** Provided entries follows **
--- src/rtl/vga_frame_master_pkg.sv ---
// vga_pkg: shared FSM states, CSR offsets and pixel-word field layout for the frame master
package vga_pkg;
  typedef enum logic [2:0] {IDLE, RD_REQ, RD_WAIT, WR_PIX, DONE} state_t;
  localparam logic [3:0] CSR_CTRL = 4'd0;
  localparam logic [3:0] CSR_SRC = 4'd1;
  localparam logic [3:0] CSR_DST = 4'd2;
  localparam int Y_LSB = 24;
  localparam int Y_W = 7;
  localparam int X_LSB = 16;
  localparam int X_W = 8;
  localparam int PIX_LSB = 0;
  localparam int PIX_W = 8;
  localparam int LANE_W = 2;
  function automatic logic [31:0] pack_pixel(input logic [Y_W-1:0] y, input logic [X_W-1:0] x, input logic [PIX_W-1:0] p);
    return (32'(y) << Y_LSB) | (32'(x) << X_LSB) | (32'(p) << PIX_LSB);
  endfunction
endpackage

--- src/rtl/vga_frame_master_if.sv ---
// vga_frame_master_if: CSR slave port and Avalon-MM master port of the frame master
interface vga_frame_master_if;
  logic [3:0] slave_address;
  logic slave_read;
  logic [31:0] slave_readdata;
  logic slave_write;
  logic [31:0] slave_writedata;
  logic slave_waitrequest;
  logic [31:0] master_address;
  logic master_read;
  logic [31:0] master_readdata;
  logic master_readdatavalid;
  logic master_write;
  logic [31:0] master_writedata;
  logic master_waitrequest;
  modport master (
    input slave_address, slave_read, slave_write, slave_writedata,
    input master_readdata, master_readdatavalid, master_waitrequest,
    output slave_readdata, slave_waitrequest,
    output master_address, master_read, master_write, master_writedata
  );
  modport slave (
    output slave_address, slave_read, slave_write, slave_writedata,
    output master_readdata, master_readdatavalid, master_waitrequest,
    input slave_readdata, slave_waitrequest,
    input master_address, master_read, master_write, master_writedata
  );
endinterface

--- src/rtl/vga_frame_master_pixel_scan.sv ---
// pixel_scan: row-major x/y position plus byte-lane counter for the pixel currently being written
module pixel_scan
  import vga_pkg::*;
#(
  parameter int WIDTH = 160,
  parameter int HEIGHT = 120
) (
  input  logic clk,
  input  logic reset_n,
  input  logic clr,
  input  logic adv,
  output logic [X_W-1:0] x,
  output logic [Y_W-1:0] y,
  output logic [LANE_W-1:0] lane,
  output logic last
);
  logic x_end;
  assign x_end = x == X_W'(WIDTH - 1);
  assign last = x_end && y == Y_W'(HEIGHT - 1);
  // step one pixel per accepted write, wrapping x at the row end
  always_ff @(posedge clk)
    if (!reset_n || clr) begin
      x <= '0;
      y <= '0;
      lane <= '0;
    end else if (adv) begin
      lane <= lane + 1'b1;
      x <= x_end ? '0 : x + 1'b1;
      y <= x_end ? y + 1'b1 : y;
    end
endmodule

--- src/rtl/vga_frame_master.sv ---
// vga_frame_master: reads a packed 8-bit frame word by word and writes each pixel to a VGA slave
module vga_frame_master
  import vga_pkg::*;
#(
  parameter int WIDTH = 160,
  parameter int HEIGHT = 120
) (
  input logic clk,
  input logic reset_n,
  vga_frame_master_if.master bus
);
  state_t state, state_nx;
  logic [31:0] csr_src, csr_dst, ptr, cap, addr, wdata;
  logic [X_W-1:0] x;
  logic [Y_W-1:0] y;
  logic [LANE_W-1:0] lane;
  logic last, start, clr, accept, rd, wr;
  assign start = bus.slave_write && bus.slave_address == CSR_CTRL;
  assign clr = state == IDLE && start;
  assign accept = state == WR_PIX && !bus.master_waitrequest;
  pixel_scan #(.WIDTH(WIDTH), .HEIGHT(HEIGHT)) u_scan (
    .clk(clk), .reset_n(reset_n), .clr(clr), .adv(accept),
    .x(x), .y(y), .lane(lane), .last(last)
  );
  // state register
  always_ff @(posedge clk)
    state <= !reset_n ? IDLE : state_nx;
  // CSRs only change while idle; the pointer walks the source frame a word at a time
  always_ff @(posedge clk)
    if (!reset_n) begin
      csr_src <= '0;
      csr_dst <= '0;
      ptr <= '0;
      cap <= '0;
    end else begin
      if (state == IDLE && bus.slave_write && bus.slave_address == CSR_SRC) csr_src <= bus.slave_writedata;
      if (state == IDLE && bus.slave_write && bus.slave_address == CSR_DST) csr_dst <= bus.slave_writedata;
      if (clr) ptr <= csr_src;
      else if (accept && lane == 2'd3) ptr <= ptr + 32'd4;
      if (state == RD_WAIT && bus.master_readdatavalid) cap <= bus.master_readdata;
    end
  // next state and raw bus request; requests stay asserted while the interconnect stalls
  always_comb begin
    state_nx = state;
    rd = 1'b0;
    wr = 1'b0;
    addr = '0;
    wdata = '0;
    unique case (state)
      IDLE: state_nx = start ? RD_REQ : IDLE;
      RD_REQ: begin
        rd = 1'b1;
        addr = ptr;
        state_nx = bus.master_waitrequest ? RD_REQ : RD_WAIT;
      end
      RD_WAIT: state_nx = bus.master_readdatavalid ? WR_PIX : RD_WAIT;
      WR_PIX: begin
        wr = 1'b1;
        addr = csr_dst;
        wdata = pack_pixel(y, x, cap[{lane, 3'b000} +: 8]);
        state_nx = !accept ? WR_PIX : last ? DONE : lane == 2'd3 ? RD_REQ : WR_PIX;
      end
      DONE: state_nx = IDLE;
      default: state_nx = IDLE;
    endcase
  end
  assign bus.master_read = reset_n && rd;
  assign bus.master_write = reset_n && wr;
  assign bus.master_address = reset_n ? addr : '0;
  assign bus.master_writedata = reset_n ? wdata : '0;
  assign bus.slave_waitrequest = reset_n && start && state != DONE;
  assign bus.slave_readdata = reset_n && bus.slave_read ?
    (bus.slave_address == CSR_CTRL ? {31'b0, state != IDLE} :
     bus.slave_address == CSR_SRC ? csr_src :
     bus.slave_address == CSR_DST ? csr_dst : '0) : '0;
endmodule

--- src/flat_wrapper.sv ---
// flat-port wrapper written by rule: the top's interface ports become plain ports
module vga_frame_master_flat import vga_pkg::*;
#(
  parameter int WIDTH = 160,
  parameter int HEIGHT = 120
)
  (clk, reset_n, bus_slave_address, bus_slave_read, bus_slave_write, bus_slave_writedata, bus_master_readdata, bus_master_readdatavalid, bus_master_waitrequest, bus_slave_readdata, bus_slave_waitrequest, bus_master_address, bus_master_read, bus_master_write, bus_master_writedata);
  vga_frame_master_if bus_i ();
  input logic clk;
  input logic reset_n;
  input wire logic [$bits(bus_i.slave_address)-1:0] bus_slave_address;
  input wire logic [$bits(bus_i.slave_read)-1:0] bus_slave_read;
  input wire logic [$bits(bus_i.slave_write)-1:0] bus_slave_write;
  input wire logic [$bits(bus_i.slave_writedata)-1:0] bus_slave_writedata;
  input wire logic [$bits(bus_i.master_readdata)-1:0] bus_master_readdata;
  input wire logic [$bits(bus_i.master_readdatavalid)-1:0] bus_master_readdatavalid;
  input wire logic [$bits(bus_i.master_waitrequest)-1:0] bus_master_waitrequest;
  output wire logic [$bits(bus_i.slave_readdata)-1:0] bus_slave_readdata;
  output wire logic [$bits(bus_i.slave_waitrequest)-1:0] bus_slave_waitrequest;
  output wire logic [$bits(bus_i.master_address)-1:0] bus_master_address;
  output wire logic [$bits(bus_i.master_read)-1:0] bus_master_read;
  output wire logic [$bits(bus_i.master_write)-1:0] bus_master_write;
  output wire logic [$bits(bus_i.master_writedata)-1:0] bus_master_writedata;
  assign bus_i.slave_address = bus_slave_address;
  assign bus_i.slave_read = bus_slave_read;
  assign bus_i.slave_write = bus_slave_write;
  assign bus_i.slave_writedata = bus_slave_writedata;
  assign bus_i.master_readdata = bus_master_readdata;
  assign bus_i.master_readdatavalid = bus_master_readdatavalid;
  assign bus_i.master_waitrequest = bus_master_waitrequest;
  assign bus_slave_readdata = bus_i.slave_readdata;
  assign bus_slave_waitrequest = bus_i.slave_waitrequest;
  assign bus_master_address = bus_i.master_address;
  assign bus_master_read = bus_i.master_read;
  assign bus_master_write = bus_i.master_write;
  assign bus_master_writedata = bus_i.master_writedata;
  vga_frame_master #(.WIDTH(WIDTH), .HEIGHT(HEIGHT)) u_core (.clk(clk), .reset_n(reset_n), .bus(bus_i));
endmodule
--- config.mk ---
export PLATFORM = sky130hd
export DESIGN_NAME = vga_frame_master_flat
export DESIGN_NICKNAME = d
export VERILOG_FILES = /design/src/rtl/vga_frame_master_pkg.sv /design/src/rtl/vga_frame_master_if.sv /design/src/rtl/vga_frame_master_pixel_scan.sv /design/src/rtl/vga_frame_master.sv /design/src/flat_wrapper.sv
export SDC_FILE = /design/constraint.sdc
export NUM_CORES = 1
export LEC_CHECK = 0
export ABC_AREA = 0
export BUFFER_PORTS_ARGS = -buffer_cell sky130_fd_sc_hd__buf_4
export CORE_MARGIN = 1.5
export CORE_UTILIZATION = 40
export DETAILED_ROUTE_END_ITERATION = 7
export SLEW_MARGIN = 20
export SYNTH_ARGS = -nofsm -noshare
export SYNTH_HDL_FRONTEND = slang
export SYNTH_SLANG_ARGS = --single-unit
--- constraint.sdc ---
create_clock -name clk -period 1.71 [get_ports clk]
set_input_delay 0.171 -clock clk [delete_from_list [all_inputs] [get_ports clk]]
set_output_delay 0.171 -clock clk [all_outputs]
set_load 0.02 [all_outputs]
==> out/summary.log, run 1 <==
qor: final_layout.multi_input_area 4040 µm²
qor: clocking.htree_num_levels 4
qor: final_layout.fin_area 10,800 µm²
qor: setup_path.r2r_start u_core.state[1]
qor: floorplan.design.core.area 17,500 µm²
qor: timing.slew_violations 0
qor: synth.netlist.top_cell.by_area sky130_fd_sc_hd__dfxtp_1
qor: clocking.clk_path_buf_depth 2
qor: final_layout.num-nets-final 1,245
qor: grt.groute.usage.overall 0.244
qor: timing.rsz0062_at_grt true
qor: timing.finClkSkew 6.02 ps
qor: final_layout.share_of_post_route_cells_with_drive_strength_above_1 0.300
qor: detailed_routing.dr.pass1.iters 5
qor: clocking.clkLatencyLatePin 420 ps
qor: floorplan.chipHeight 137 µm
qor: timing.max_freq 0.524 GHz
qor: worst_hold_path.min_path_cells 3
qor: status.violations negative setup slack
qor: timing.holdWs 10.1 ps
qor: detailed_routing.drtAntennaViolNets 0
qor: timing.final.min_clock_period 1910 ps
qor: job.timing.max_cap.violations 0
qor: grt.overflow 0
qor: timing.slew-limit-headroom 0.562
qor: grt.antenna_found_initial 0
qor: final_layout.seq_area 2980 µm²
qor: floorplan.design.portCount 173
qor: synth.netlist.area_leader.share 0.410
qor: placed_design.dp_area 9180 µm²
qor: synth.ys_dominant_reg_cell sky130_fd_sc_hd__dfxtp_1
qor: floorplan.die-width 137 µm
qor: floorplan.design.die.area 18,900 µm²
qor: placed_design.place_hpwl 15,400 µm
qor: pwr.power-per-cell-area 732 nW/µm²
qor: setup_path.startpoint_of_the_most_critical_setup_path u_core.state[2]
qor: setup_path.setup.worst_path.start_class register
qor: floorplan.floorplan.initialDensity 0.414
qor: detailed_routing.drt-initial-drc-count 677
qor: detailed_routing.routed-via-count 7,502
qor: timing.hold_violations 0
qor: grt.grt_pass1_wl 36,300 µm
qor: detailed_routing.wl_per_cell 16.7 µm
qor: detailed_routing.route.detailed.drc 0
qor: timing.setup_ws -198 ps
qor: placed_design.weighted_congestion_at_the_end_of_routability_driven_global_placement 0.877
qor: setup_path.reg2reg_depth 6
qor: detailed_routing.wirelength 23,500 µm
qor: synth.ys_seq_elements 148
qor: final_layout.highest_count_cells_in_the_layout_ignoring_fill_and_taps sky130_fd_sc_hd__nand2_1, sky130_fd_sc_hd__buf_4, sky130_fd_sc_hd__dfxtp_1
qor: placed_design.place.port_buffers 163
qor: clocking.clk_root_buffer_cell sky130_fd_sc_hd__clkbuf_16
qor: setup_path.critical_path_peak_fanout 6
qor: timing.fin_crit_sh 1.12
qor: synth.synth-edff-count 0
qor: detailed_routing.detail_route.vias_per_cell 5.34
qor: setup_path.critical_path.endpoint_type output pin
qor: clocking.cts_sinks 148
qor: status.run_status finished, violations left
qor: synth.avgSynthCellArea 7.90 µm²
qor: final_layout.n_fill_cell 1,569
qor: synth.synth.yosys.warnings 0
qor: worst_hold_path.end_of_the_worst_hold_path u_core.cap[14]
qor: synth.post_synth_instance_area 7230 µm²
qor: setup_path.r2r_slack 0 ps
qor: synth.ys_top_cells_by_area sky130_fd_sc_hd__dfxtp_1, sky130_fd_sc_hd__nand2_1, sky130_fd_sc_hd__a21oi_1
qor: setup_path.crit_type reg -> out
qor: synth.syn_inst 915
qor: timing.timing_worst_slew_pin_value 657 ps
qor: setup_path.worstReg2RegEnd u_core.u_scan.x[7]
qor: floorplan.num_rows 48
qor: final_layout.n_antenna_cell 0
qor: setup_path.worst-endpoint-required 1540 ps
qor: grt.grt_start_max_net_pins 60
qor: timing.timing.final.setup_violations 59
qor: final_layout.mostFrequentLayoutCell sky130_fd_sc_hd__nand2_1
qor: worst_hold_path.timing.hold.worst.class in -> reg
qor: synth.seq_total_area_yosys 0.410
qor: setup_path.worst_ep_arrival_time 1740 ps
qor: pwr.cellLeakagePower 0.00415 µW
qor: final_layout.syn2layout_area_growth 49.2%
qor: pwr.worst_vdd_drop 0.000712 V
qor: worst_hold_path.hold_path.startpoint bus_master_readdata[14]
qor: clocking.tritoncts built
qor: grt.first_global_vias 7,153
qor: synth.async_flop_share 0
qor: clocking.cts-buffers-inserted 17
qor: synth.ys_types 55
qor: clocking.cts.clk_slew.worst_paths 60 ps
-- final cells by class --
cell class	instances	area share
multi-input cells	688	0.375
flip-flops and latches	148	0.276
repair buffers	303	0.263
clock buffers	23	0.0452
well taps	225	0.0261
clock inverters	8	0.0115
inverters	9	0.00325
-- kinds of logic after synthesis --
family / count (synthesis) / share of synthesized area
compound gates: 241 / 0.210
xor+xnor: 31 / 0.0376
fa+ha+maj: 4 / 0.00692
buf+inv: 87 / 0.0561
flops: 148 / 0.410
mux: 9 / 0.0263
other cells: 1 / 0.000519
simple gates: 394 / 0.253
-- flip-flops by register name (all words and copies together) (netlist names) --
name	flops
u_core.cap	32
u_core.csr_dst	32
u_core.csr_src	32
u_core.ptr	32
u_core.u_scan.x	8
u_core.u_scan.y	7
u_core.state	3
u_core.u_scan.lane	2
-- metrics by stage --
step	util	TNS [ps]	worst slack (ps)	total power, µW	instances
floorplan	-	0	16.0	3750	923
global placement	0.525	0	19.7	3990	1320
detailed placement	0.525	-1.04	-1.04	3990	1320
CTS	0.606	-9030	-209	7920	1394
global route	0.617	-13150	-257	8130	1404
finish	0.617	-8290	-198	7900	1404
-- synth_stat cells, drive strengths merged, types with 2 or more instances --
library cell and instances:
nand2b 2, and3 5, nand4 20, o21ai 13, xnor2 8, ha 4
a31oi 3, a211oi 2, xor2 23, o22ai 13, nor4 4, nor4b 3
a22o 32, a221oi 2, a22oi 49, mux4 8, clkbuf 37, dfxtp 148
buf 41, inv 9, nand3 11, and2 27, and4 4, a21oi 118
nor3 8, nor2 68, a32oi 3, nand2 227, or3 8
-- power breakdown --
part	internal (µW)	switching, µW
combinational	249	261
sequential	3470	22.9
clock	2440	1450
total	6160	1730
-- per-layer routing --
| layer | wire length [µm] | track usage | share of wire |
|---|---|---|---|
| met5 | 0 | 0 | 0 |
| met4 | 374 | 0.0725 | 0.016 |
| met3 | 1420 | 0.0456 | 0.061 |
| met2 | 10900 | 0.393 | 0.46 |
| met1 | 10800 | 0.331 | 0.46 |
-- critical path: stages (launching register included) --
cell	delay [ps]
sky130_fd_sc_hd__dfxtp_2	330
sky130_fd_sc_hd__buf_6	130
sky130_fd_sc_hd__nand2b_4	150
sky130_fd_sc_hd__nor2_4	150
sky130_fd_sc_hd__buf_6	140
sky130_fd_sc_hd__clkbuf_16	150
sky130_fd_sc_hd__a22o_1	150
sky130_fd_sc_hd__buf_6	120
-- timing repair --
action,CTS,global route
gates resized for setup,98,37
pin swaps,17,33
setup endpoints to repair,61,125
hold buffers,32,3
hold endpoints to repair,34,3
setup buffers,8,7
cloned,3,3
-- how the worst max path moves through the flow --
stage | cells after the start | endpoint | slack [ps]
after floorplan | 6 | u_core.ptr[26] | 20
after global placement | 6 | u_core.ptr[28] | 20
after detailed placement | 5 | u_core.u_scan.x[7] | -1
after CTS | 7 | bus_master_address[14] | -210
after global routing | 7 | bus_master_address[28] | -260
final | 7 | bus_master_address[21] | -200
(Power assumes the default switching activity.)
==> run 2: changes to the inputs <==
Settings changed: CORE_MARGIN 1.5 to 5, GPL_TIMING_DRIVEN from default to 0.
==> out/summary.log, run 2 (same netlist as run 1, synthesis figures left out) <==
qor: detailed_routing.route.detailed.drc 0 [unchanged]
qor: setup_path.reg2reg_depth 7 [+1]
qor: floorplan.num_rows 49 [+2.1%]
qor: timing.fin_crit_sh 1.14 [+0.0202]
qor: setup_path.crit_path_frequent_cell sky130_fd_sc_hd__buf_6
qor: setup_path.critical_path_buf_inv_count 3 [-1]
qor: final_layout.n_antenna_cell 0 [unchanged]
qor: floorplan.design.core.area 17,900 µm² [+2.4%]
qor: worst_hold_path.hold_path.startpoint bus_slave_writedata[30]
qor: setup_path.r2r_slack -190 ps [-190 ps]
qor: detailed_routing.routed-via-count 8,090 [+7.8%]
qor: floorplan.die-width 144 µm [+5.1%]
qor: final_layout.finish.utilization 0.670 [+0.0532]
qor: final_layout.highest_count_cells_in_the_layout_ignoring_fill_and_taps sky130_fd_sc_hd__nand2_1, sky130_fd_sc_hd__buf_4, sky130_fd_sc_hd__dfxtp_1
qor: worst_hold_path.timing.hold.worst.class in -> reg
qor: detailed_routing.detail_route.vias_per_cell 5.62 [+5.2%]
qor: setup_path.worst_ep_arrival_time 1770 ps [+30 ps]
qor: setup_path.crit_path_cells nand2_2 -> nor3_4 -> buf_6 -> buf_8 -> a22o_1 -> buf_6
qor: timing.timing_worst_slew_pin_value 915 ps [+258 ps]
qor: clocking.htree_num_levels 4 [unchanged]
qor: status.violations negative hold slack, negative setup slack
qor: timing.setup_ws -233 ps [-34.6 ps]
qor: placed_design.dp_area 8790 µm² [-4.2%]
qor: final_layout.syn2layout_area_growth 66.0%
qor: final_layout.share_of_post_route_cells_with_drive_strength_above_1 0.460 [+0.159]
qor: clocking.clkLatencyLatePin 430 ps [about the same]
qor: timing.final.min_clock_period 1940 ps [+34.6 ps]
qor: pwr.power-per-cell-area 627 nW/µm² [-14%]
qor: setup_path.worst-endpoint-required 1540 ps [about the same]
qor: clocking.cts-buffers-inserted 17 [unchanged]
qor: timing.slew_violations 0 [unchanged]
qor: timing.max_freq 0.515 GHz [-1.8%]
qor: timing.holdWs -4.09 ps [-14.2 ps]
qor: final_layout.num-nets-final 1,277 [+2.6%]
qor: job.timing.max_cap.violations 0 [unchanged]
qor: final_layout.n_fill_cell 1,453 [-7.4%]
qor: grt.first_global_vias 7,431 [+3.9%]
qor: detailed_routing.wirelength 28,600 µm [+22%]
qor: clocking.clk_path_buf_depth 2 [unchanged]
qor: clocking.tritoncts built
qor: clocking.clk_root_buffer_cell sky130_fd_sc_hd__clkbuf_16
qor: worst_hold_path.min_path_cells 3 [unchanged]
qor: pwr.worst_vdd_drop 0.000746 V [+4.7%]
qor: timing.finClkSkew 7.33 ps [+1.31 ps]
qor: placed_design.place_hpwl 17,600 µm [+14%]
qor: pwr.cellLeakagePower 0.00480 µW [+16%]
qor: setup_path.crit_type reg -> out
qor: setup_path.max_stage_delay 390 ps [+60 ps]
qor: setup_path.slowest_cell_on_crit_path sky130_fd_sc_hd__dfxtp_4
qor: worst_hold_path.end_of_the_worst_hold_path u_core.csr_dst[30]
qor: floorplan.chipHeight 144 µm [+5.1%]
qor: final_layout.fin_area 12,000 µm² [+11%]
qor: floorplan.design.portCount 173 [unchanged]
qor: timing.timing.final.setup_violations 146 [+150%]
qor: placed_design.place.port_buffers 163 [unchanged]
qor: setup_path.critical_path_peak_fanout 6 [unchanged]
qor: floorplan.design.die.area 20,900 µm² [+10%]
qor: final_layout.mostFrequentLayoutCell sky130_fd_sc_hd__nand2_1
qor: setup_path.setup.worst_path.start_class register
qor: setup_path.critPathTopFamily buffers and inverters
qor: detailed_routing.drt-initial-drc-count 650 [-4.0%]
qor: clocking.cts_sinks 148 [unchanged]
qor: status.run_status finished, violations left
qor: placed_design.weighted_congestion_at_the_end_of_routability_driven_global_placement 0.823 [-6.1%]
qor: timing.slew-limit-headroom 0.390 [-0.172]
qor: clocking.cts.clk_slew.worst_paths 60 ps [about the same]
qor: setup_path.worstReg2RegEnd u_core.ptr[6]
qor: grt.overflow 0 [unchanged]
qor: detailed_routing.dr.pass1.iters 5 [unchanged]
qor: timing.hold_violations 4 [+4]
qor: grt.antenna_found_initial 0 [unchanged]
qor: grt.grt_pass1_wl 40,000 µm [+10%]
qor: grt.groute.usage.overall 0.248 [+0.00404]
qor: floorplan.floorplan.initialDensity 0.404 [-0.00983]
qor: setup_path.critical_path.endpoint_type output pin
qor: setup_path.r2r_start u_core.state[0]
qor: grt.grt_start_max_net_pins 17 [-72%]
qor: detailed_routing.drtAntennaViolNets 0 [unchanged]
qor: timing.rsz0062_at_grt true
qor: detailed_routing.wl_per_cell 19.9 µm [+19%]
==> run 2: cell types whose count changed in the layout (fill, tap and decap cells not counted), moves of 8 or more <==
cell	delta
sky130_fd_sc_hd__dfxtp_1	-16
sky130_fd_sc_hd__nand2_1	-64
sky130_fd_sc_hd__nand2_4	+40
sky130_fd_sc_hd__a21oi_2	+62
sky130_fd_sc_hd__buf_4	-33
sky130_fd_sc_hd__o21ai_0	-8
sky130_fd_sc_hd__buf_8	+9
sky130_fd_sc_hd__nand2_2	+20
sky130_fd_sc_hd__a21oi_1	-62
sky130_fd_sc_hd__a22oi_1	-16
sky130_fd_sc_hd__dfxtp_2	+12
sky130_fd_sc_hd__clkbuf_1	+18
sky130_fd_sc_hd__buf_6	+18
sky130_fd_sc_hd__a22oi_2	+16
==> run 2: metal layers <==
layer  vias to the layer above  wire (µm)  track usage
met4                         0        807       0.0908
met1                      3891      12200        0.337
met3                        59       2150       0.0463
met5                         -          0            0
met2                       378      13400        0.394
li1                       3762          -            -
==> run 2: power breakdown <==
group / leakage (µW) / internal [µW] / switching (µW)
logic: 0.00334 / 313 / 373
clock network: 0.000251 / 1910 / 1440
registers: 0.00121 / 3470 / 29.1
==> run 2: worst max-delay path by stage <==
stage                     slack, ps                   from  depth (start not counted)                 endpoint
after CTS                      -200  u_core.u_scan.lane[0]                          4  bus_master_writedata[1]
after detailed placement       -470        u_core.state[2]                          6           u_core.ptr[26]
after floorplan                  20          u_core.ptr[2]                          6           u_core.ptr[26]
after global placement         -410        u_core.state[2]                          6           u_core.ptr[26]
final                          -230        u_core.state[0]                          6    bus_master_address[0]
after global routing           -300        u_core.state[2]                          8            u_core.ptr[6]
** End of Provided entries **
When a line in the material contains the string "gates", copy that line.

compound gates: 241 / 0.210
simple gates: 394 / 0.253
gates resized for setup,98,37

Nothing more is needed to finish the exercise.